_Problem to work on:_
Below are entries. Reproduce exactly the lines between the line holding "typedef logic [15:0] cfu_word_t;" and the line holding "aBiased[WIDTH-1] = aValue[WIDTH-1]", inclusive, and only those.

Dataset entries

$ cat src/hw/cfu_regs.svh
// register offsets, field positions and reset values of the compare flag unit
//
// What this block does
// - skip compare entirely when execution condition off
// - double operand: next word high, named word low
// - double compare sets greater, equal or less
// - flags at relay bits 25505/6/7, all clear at reset; a clean non-table compare sets exactly one, a table compare writes only equal
// - sixteen pairs; bit clear on match, set otherwise
// - table compare: equal only when all pairs match
// - table compare errors when table overruns area
// - signed word compare uses two's complement
// - signed word: less below, greater above
// - signed double builds two signed 32-bit values
// - range: less below, equal inside, greater above
// - range errors when lower limit exceeds upper
// - pointer fault raises the error flag
// - flags hold until next flag-writing compare
`ifndef CFU_REGS_SVH
`define CFU_REGS_SVH

// apb byte offsets of the word registers
`define CFU_OFS_COMMAND 8'h00
`define CFU_OFS_FLAGS 8'h04
`define CFU_OFS_FIRST_LOW 8'h08
`define CFU_OFS_FIRST_HIGH 8'h0c
`define CFU_OFS_SECOND_LOW 8'h10
`define CFU_OFS_SECOND_HIGH 8'h14
`define CFU_OFS_COMPARE_VALUE 8'h18
`define CFU_OFS_LOWER_LIMIT 8'h1c
`define CFU_OFS_UPPER_LIMIT 8'h20
`define CFU_OFS_RESULT_WORD 8'h24
`define CFU_OFS_FIRST_TABLE_BASE 8'h28
`define CFU_OFS_SECOND_TABLE_BASE 8'h2c
`define CFU_OFS_AREA_LAST 8'h30

// table windows: paddr[7:6] selects the table, paddr[5:2] the entry
`define CFU_TABLE_FIRST_SEL 2'h1
`define CFU_TABLE_SECOND_SEL 2'h2

// command word fields
`define CFU_CMD_COND_BIT 0
`define CFU_CMD_OP_LSB 1
`define CFU_CMD_OP_MSB 3
`define CFU_CMD_PTR_FAULT_BIT 4

// flags word fields
`define CFU_FLAG_GREATER_BIT 0
`define CFU_FLAG_EQUAL_BIT 1
`define CFU_FLAG_LESS_BIT 2
`define CFU_FLAG_ERROR_BIT 3

// special-relay bit addresses the flags stand for
`define CFU_RELAY_GREATER_ADDR 25505
`define CFU_RELAY_EQUAL_ADDR 25506
`define CFU_RELAY_LESS_ADDR 25507

// reset values
`define CFU_RST_WORD 16'h0000
`define CFU_RST_AREA_LAST 16'hffff
`define CFU_RST_FLAGS 4'h0

`endif

$ cat src/hw/cfu_pkg.sv
// types shared by the compare flag unit modules
package cfu_pkg;

    // compare operations selected by the command word
    typedef enum logic [2:0] {
        CFU_OP_DOUBLE_UNSIGNED,
        CFU_OP_TABLE_PAIR,
        CFU_OP_SIGNED_WORD,
        CFU_OP_SIGNED_DOUBLE,
        CFU_OP_RANGE,
        CFU_OP_RSVD5,
        CFU_OP_RSVD6,
        CFU_OP_RSVD7
    } cfu_op_e;

    // operand word as held in the data area
    typedef logic [15:0] cfu_word_t;

endpackage

$ cat src/hw/cfu_magnitude_cmp.sv
// magnitude comparator with selectable signed or unsigned view
`timescale 1ns/100ps
module cfu_magnitude_cmp
    import cfu_pkg::*;
#(
    parameter int WIDTH = 32
) (
    input wire logic [WIDTH-1:0] aValue,
    input wire logic [WIDTH-1:0] bValue,
    input wire logic signedMode,
    output logic aGreater,
    output logic aEqual,
    output logic aLess
);

    // flipping the sign bit maps two's complement order onto unsigned order
    logic [WIDTH-1:0] aBiased;
    logic [WIDTH-1:0] bBiased;

    // one comparator serves both views, saving a second carry chain
    always_comb begin
        aBiased = aValue;
        bBiased = bValue;
        aBiased[WIDTH-1] = aValue[WIDTH-1] ^ signedMode;
        bBiased[WIDTH-1] = bValue[WIDTH-1] ^ signedMode;
        aGreater = aBiased > bBiased;
        aEqual = aBiased == bBiased;
        aLess = aBiased < bBiased;
    end

endmodule

$ cat src/hw/cfu_table_match.sv
// per-entry mismatch mask of two word tables
`timescale 1ns/100ps
module cfu_table_match
    import cfu_pkg::*;
#(
    parameter int DEPTH = 16,
    parameter int WORD_W = 16
) (
    input wire logic [DEPTH*WORD_W-1:0] firstTable,
    input wire logic [DEPTH*WORD_W-1:0] secondTable,
    output logic [DEPTH-1:0] mismatchMask,
    output logic allMatch
);

    // entry i of each table meets only entry i of the other
    for (genvar i = 0; i < DEPTH; i++) begin : gEntry
        assign mismatchMask[i] = firstTable[i*WORD_W +: WORD_W]
            != secondTable[i*WORD_W +: WORD_W];
    end

    // an all-zero mask is the same thing as every pair matching
    assign allMatch = ~|mismatchMask;

endmodule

_The completed task:_
    typedef logic [15:0] cfu_word_t;

endpackage

$ cat src/hw/cfu_magnitude_cmp.sv
// magnitude comparator with selectable signed or unsigned view
`timescale 1ns/100ps
module cfu_magnitude_cmp
    import cfu_pkg::*;
#(
    parameter int WIDTH = 32
) (
    input wire logic [WIDTH-1:0] aValue,
    input wire logic [WIDTH-1:0] bValue,
    input wire logic signedMode,
    output logic aGreater,
    output logic aEqual,
    output logic aLess
);

    // flipping the sign bit maps two's complement order onto unsigned order
    logic [WIDTH-1:0] aBiased;
    logic [WIDTH-1:0] bBiased;

    // one comparator serves both views, saving a second carry chain
    always_comb begin
        aBiased = aValue;
        bBiased = bValue;
        aBiased[WIDTH-1] = aValue[WIDTH-1] ^ signedMode;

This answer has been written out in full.